By the way, is there any documentation on how the cov-matrix is updated along time in KFAS? I can implement this in scratch when Q is a diagonal matrix(each errors are independent), but I'm not sure how in the case when Q = matrix(NA, 3, 3) as you've suggested. I also tried running this model using Stan, but seems like this task is quite heavy computationally.

helske commented 1 year ago

The filtering and smoothing recursions used in KFAS are available in the appendix of the KFAS paper and vignette: https://www.jstatsoft.org/article/view/v078i10 The predict function uses these same recursions.

You could check manually that the sum of state-specific predictions match with the predictions when you don't specify states. Perhaps it just happens so that while beta_0, beta1x_1, and beta2x_2 varies, their sum is relatively stable in time.
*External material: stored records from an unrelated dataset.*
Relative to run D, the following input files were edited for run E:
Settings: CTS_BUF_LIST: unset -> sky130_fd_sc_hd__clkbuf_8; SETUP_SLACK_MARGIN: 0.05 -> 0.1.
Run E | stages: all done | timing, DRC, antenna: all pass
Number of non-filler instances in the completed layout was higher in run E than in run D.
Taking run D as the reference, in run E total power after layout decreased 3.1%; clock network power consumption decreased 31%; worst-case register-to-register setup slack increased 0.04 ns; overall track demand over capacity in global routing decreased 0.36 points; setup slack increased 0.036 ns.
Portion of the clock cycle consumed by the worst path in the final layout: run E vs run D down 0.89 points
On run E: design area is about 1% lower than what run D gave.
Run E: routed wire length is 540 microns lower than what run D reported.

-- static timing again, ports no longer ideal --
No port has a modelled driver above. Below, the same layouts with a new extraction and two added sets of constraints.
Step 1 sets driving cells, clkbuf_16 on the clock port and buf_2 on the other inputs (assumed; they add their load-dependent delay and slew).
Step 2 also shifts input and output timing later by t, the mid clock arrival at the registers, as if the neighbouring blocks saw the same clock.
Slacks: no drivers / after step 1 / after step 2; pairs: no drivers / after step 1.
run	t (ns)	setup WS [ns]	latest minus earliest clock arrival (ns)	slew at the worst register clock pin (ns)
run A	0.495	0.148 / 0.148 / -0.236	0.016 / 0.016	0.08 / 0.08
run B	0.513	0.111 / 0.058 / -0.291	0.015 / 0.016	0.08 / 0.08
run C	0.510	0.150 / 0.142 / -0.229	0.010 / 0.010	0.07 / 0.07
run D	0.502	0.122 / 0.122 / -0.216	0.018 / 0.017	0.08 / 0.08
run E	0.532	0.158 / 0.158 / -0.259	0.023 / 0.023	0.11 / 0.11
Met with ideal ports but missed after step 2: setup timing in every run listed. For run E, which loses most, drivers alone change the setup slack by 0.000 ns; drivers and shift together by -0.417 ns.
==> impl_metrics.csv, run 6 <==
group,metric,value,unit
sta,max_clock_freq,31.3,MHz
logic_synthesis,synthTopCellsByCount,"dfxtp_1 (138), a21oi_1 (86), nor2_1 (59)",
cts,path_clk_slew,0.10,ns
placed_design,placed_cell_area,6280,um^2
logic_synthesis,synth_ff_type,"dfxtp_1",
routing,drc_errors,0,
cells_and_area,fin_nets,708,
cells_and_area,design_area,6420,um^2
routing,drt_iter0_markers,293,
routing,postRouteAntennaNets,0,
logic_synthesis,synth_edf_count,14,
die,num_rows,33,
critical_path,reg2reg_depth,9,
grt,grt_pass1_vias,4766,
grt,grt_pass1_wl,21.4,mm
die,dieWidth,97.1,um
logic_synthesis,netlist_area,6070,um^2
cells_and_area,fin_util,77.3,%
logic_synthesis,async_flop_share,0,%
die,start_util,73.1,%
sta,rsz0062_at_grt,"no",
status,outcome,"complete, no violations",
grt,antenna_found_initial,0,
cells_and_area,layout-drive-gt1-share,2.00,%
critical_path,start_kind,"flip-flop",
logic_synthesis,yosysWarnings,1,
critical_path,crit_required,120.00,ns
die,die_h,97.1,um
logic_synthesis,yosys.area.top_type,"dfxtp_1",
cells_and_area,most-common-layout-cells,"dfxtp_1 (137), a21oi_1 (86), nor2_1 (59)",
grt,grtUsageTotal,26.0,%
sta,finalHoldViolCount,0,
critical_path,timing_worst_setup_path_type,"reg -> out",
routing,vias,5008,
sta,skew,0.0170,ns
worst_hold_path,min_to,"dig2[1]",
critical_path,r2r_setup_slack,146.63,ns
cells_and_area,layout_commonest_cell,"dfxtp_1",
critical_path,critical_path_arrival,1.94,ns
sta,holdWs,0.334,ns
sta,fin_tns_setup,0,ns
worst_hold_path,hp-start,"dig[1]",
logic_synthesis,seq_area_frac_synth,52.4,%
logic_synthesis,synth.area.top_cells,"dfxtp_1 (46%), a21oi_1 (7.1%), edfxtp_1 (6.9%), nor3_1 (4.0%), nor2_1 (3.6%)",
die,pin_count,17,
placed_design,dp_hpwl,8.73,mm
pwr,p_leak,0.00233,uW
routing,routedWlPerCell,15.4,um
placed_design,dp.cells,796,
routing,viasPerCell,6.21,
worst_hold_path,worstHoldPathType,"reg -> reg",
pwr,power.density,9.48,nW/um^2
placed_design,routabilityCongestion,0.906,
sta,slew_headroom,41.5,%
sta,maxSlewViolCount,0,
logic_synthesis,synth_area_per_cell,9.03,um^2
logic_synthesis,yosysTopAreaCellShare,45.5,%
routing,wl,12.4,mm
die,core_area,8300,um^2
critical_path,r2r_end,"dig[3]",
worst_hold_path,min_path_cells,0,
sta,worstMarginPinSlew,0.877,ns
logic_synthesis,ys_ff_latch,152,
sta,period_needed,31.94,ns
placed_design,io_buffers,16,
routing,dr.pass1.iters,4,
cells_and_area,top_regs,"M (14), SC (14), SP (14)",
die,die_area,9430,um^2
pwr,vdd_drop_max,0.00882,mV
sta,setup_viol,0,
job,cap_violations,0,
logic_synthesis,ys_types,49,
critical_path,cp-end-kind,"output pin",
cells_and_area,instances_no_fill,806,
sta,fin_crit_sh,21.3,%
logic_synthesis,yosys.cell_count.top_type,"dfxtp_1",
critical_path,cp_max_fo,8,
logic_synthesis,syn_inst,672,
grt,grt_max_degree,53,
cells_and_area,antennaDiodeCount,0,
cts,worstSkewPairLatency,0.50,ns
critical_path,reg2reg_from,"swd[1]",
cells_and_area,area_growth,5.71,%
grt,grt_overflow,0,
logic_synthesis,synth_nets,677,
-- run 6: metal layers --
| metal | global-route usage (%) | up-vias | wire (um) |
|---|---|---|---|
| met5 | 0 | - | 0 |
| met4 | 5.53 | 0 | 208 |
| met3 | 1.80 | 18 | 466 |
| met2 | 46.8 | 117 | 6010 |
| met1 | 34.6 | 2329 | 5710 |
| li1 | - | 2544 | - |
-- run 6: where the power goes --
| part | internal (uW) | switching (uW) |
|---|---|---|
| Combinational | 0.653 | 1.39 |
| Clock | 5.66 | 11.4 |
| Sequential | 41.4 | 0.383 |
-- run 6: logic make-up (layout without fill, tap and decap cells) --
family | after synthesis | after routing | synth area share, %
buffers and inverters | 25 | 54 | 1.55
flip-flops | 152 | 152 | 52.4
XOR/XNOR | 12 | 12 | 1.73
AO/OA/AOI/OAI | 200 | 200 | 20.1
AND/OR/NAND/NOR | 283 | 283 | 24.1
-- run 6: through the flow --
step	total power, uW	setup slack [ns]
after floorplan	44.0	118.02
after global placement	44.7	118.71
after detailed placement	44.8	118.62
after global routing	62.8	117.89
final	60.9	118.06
Given Q[1,1]=8, Q[2,2]=0.05, Q[3,3] =0.02, it looks like the regression coefficients should be close to constant (depending of course on the scale of X variables), so model with time-invariant coefficients and local level component should give pretty similar results (again assuming that the scale of X isn't large). Note that predict does not give prediction intervals for states itself even when you specify states argument, but for the subset of the signal Z_t*alpha_t. For state-specific intervals you should extract the corresponding values from the output of KFS, i.e. alphahat and V.

I find it unlikely that there is a bug in KFAS related to this as your model seems quite simple and if walker also gives similar results, but you could test this also with a third package, bssm. There is a function as_bssm which you can use so that you can still specify the model with KFAS but compute the log-likelihood with bssm implemetation instead, e.g.

fn <- function(x) {
kfas_model <- SSModel(...)
 # bssm does not support exact diffuse initialization, for states i with P1inf[i,i]=1, bssm uses P1[i,i] = kappa
mod <- as_bssm(kfas_model, kappa= 1e4)
logLik(mod)
}
fit <- optim(...)

Other that this, I'm running out of ideas, I would need to see the actual data and code to really dig in.

ghost commented 1 year ago

Sorry about the late reply, the sum of state-specific predictions matched in my case, so I realized that no error was happening. Thank you also for the suggestions to use bssm. For double-checking purposes, I'm trying to implement the same model using stan but having trouble with running speed (too slow, maybe partly due to sampling from multivariate distribution). Maybe I should try your package at some point.